`src/rtl/i2c_bus_monitor.sv`:
```
// Passive multi-bus I2C monitor: syncs and deglitches SCL/SDA, decodes bus conditions,
// assembles bytes with ACK/NACK, flags SCL-low timeouts and SDA contention. Never drives.
module i2c_bus_monitor #(
    parameter int unsigned NUM_BUS     = 1,
    parameter int unsigned FILT_CYC    = 3,
    parameter int unsigned TIMEOUT_CYC = 1000
) (
    input  logic                   system_clock,
    input  logic                   reset,
    input  logic [NUM_BUS-1:0]     scl_i,
    input  logic [NUM_BUS-1:0]     sda_i,
    input  logic [NUM_BUS-1:0]     sda_rel_i,
    input  logic [NUM_BUS-1:0]     clr_i,
    output logic [NUM_BUS-1:0]     evt_valid_o,
    output logic [3*NUM_BUS-1:0]   evt_code_o,
    output logic [8*NUM_BUS-1:0]   evt_data_o,
    output logic [NUM_BUS-1:0]     busy_o,
    output logic [NUM_BUS-1:0]     timeout_o,
    output logic [NUM_BUS-1:0]     contention_o
);
    localparam int unsigned FW = $clog2(FILT_CYC + 1);
    localparam int unsigned TW = $clog2(TIMEOUT_CYC + 1);

    localparam logic [2:0] EvStart   = 3'd1;
    localparam logic [2:0] EvRstart  = 3'd2;
    localparam logic [2:0] EvStop    = 3'd3;
    localparam logic [2:0] EvAck     = 3'd4;
    localparam logic [2:0] EvNack    = 3'd5;
    localparam logic [2:0] EvTimeout = 3'd6;
    localparam logic [2:0] EvContend = 3'd7;

    typedef enum logic {StIdle, StActive} state_e;

    for (genvar b = 0; b < NUM_BUS; b++) begin : g_bus
        logic [1:0]    scl_sync_q, sda_sync_q, rel_sync_q;
        logic          scl_f_q, sda_f_q, scl_p_q, sda_p_q;
        logic [FW-1:0] scl_fc_q, sda_fc_q;
        state_e        state_q, state_d;
        logic [3:0]    bit_cnt_q, bit_cnt_d;
        logic [7:0]    shift_q, shift_d;
        logic          ack_q, ack_d;
        logic [TW-1:0] to_cnt_q, to_cnt_d;
        logic          valid_q, valid_d;
        logic [2:0]    code_q, code_d;
        logic [7:0]    data_q, data_d;
        logic          tout_q, tout_d, cont_q, cont_d;
        logic          start_c, stop_c, rise_c, fall_c;

        always_ff @(posedge system_clock) begin
            if (reset) begin
                scl_sync_q <= 2'b11;
                sda_sync_q <= 2'b11;
                rel_sync_q <= 2'b00;
                scl_f_q    <= 1'b1;
                sda_f_q    <= 1'b1;
                scl_p_q    <= 1'b1;
                sda_p_q    <= 1'b1;
                scl_fc_q   <= '0;
                sda_fc_q   <= '0;
                state_q    <= StIdle;
                bit_cnt_q  <= '0;
                shift_q    <= '0;
                ack_q      <= 1'b0;
                to_cnt_q   <= '0;
                valid_q    <= 1'b0;
                code_q     <= '0;
                data_q     <= '0;
                tout_q     <= 1'b0;
                cont_q     <= 1'b0;
            end else begin
                scl_sync_q <= {scl_sync_q[0], scl_i[b]};
                sda_sync_q <= {sda_sync_q[0], sda_i[b]};
                rel_sync_q <= {rel_sync_q[0], sda_rel_i[b]};
                // A level is accepted on the FILT_CYC-th consecutive differing cycle.
                if (scl_sync_q[1] != scl_f_q) begin
                    if (scl_fc_q == FW'(FILT_CYC - 1)) begin
                        scl_f_q  <= scl_sync_q[1];
                        scl_fc_q <= '0;
                    end else begin
                        scl_fc_q <= scl_fc_q + 1'b1;
                    end
                end else begin
                    scl_fc_q <= '0;
                end
                if (sda_sync_q[1] != sda_f_q) begin
                    if (sda_fc_q == FW'(FILT_CYC - 1)) begin
                        sda_f_q  <= sda_sync_q[1];
                        sda_fc_q <= '0;
                    end else begin
                        sda_fc_q <= sda_fc_q + 1'b1;
                    end
                end else begin
                    sda_fc_q <= '0;
                end
                scl_p_q   <= scl_f_q;
                sda_p_q   <= sda_f_q;
                state_q   <= state_d;
                bit_cnt_q <= bit_cnt_d;
                shift_q   <= shift_d;
                ack_q     <= ack_d;
                to_cnt_q  <= to_cnt_d;
                valid_q   <= valid_d;
                code_q    <= code_d;
                data_q    <= data_d;
                tout_q    <= tout_d;
                cont_q    <= cont_d;
            end
        end

        assign start_c = scl_p_q & scl_f_q & sda_p_q & ~sda_f_q;
        assign stop_c  = scl_p_q & scl_f_q & ~sda_p_q & sda_f_q;
        assign rise_c  = ~scl_p_q & scl_f_q;
        assign fall_c  = scl_p_q & ~scl_f_q;

        always_comb begin
            state_d   = state_q;
            bit_cnt_d = bit_cnt_q;
            shift_d   = shift_q;
            ack_d     = ack_q;
            valid_d   = 1'b0;
            code_d    = code_q;
            data_d    = data_q;
            tout_d    = tout_q & ~clr_i[b];
            cont_d    = cont_q & ~clr_i[b];
            to_cnt_d  = '0;
            if (state_q == StActive && !scl_f_q) begin
                to_cnt_d = (to_cnt_q == TW'(TIMEOUT_CYC)) ? to_cnt_q : to_cnt_q + 1'b1;
            end
            unique case (state_q)
                StIdle: begin
                    if (start_c) begin
                        state_d   = StActive;
                        bit_cnt_d = '0;
                        valid_d   = 1'b1;
                        code_d    = EvStart;
                    end
                end
                StActive: begin
                    if (start_c) begin
                        bit_cnt_d = '0;
                        valid_d   = 1'b1;
                        code_d    = EvRstart;
                    end else if (stop_c) begin
                        state_d   = StIdle;
                        bit_cnt_d = '0;
                        valid_d   = 1'b1;
                        code_d    = EvStop;
                    end else if (!scl_f_q && to_cnt_q == TW'(TIMEOUT_CYC - 1)) begin
                        state_d   = StIdle;
                        bit_cnt_d = '0;
                        to_cnt_d  = '0;
                        valid_d   = 1'b1;
                        code_d    = EvTimeout;
                        tout_d    = 1'b1;
                    end else begin
                        if (rise_c) begin
                            if (bit_cnt_q < 4'd8) begin
                                shift_d = {shift_q[6:0], sda_f_q};
                            end else if (bit_cnt_q == 4'd8) begin
                                ack_d = sda_f_q;
                            end
                            if (bit_cnt_q <= 4'd8) begin
                                bit_cnt_d = bit_cnt_q + 4'd1;
                            end
                            if (rel_sync_q[1] && !sda_f_q) begin
                                valid_d = 1'b1;
                                code_d  = EvContend;
                                cont_d  = 1'b1;
                            end
                        end
                        if (fall_c && bit_cnt_q == 4'd9) begin
                            bit_cnt_d = '0;
                            if (!valid_d) begin
                                valid_d = 1'b1;
                                code_d  = ack_q ? EvNack : EvAck;
                                data_d  = shift_q;
                            end
                        end
                    end
                end
                default: state_d = StIdle;
            endcase
        end

        assign evt_valid_o[b]       = valid_q;
        assign evt_code_o[3*b +: 3] = code_q;
        assign evt_data_o[8*b +: 8] = data_q;
        assign busy_o[b]            = (state_q == StActive);
        assign timeout_o[b]         = tout_q;
        assign contention_o[b]      = cont_q;
    end
endmodule
```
_ _ _ _ _
Exercise goal:
Repeat the data. Every word must match.

Output of the exercise:
`src/rtl/i2c_bus_monitor.sv`:
```
// Passive multi-bus I2C monitor: syncs and deglitches SCL/SDA, decodes bus conditions,
// assembles bytes with ACK/NACK, flags SCL-low timeouts and SDA contention. Never drives.
module i2c_bus_monitor #(
    parameter int unsigned NUM_BUS     = 1,
    parameter int unsigned FILT_CYC    = 3,
    parameter int unsigned TIMEOUT_CYC = 1000
) (
    input  logic                   system_clock,
    input  logic                   reset,
    input  logic [NUM_BUS-1:0]     scl_i,
    input  logic [NUM_BUS-1:0]     sda_i,
    input  logic [NUM_BUS-1:0]     sda_rel_i,
    input  logic [NUM_BUS-1:0]     clr_i,
    output logic [NUM_BUS-1:0]     evt_valid_o,
    output logic [3*NUM_BUS-1:0]   evt_code_o,
    output logic [8*NUM_BUS-1:0]   evt_data_o,
    output logic [NUM_BUS-1:0]     busy_o,
    output logic [NUM_BUS-1:0]     timeout_o,
    output logic [NUM_BUS-1:0]     contention_o
);
    localparam int unsigned FW = $clog2(FILT_CYC + 1);
    localparam int unsigned TW = $clog2(TIMEOUT_CYC + 1);

    localparam logic [2:0] EvStart   = 3'd1;
    localparam logic [2:0] EvRstart  = 3'd2;
    localparam logic [2:0] EvStop    = 3'd3;
    localparam logic [2:0] EvAck     = 3'd4;
    localparam logic [2:0] EvNack    = 3'd5;
    localparam logic [2:0] EvTimeout = 3'd6;
    localparam logic [2:0] EvContend = 3'd7;

    typedef enum logic {StIdle, StActive} state_e;

    for (genvar b = 0; b < NUM_BUS; b++) begin : g_bus
        logic [1:0]    scl_sync_q, sda_sync_q, rel_sync_q;
        logic          scl_f_q, sda_f_q, scl_p_q, sda_p_q;
        logic [FW-1:0] scl_fc_q, sda_fc_q;
        state_e        state_q, state_d;
        logic [3:0]    bit_cnt_q, bit_cnt_d;
        logic [7:0]    shift_q, shift_d;
        logic          ack_q, ack_d;
        logic [TW-1:0] to_cnt_q, to_cnt_d;
        logic          valid_q, valid_d;
        logic [2:0]    code_q, code_d;
        logic [7:0]    data_q, data_d;
        logic          tout_q, tout_d, cont_q, cont_d;
        logic          start_c, stop_c, rise_c, fall_c;

        always_ff @(posedge system_clock) begin
            if (reset) begin
                scl_sync_q <= 2'b11;
                sda_sync_q <= 2'b11;
                rel_sync_q <= 2'b00;
                scl_f_q    <= 1'b1;
                sda_f_q    <= 1'b1;
                scl_p_q    <= 1'b1;
                sda_p_q    <= 1'b1;
                scl_fc_q   <= '0;
                sda_fc_q   <= '0;
                state_q    <= StIdle;
                bit_cnt_q  <= '0;
                shift_q    <= '0;
                ack_q      <= 1'b0;
                to_cnt_q   <= '0;
                valid_q    <= 1'b0;
                code_q     <= '0;
                data_q     <= '0;
                tout_q     <= 1'b0;
                cont_q     <= 1'b0;
            end else begin
                scl_sync_q <= {scl_sync_q[0], scl_i[b]};
                sda_sync_q <= {sda_sync_q[0], sda_i[b]};
                rel_sync_q <= {rel_sync_q[0], sda_rel_i[b]};
                // A level is accepted on the FILT_CYC-th consecutive differing cycle.
                if (scl_sync_q[1] != scl_f_q) begin
                    if (scl_fc_q == FW'(FILT_CYC - 1)) begin
                        scl_f_q  <= scl_sync_q[1];
                        scl_fc_q <= '0;
                    end else begin
                        scl_fc_q <= scl_fc_q + 1'b1;
                    end
                end else begin
                    scl_fc_q <= '0;
                end
                if (sda_sync_q[1] != sda_f_q) begin
                    if (sda_fc_q == FW'(FILT_CYC - 1)) begin
                        sda_f_q  <= sda_sync_q[1];
                        sda_fc_q <= '0;
                    end else begin
                        sda_fc_q <= sda_fc_q + 1'b1;
                    end
                end else begin
                    sda_fc_q <= '0;
                end
                scl_p_q   <= scl_f_q;
                sda_p_q   <= sda_f_q;
                state_q   <= state_d;
                bit_cnt_q <= bit_cnt_d;
                shift_q   <= shift_d;
                ack_q     <= ack_d;
                to_cnt_q  <= to_cnt_d;
                valid_q   <= valid_d;
                code_q    <= code_d;
                data_q    <= data_d;
                tout_q    <= tout_d;
                cont_q    <= cont_d;
            end
        end

        assign start_c = scl_p_q & scl_f_q & sda_p_q & ~sda_f_q;
        assign stop_c  = scl_p_q & scl_f_q & ~sda_p_q & sda_f_q;
        assign rise_c  = ~scl_p_q & scl_f_q;
        assign fall_c  = scl_p_q & ~scl_f_q;

        always_comb begin
            state_d   = state_q;
            bit_cnt_d = bit_cnt_q;
            shift_d   = shift_q;
            ack_d     = ack_q;
            valid_d   = 1'b0;
            code_d    = code_q;
            data_d    = data_q;
            tout_d    = tout_q & ~clr_i[b];
            cont_d    = cont_q & ~clr_i[b];
            to_cnt_d  = '0;
            if (state_q == StActive && !scl_f_q) begin
                to_cnt_d = (to_cnt_q == TW'(TIMEOUT_CYC)) ? to_cnt_q : to_cnt_q + 1'b1;
            end
            unique case (state_q)
                StIdle: begin
                    if (start_c) begin
                        state_d   = StActive;
                        bit_cnt_d = '0;
                        valid_d   = 1'b1;
                        code_d    = EvStart;
                    end
                end
                StActive: begin
                    if (start_c) begin
                        bit_cnt_d = '0;
                        valid_d   = 1'b1;
                        code_d    = EvRstart;
                    end else if (stop_c) begin
                        state_d   = StIdle;
                        bit_cnt_d = '0;
                        valid_d   = 1'b1;
                        code_d    = EvStop;
                    end else if (!scl_f_q && to_cnt_q == TW'(TIMEOUT_CYC - 1)) begin
                        state_d   = StIdle;
                        bit_cnt_d = '0;
                        to_cnt_d  = '0;
                        valid_d   = 1'b1;
                        code_d    = EvTimeout;
                        tout_d    = 1'b1;
                    end else begin
                        if (rise_c) begin
                            if (bit_cnt_q < 4'd8) begin
                                shift_d = {shift_q[6:0], sda_f_q};
                            end else if (bit_cnt_q == 4'd8) begin
                                ack_d = sda_f_q;
                            end
                            if (bit_cnt_q <= 4'd8) begin
                                bit_cnt_d = bit_cnt_q + 4'd1;
                            end
                            if (rel_sync_q[1] && !sda_f_q) begin
                                valid_d = 1'b1;
                                code_d  = EvContend;
                                cont_d  = 1'b1;
                            end
                        end
                        if (fall_c && bit_cnt_q == 4'd9) begin
                            bit_cnt_d = '0;
                            if (!valid_d) begin
                                valid_d = 1'b1;
                                code_d  = ack_q ? EvNack : EvAck;
                                data_d  = shift_q;
                            end
                        end
                    end
                end
                default: state_d = StIdle;
            endcase
        end

        assign evt_valid_o[b]       = valid_q;
        assign evt_code_o[3*b +: 3] = code_q;
        assign evt_data_o[8*b +: 8] = data_q;
        assign busy_o[b]            = (state_q == StActive);
        assign timeout_o[b]         = tout_q;
        assign contention_o[b]      = cont_q;
    end
endmodule
```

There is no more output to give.